- _WHAT THE TASK REQUIRES_:
Write each line exactly as it stands, from the line containing "export CORE_ASPECT_RATIO = 0.5" through the end of the data.

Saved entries
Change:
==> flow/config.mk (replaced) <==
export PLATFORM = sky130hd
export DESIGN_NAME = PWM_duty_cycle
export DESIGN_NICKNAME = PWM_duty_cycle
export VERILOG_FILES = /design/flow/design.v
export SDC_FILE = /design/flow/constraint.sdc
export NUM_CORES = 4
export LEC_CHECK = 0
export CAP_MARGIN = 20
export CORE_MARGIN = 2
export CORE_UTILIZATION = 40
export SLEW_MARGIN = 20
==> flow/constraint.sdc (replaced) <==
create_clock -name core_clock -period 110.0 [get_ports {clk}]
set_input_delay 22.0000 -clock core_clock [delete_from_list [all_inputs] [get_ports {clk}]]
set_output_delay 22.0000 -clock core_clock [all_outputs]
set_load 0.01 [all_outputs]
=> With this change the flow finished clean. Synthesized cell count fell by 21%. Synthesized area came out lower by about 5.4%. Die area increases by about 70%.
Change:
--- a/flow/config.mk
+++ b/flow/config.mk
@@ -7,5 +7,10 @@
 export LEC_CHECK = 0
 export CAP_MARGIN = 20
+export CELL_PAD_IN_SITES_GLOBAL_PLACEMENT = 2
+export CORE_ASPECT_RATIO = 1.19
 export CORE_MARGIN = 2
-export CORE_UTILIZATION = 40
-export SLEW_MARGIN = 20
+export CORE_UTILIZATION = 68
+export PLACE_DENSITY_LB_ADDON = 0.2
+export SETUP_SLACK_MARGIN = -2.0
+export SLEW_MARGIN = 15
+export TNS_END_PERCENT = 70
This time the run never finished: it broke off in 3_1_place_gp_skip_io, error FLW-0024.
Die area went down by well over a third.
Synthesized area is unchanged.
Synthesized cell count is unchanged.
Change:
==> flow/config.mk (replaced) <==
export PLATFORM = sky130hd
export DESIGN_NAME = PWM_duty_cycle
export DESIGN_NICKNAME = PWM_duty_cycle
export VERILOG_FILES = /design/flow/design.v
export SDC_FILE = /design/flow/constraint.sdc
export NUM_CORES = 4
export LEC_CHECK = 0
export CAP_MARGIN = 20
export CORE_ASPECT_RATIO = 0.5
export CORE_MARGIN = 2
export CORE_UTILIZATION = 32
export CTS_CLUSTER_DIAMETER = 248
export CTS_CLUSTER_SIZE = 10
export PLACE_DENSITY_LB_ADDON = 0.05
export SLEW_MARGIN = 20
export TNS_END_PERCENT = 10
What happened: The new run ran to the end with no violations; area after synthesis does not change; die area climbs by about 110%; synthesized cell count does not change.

- _EXERCISE OUTPUT_:
export CORE_ASPECT_RATIO = 0.5
export CORE_MARGIN = 2
export CORE_UTILIZATION = 32
export CTS_CLUSTER_DIAMETER = 248
export CTS_CLUSTER_SIZE = 10
export PLACE_DENSITY_LB_ADDON = 0.05
export SLEW_MARGIN = 20
export TNS_END_PERCENT = 10
What happened: The new run ran to the end with no violations; area after synthesis does not change; die area climbs by about 110%; synthesized cell count does not change.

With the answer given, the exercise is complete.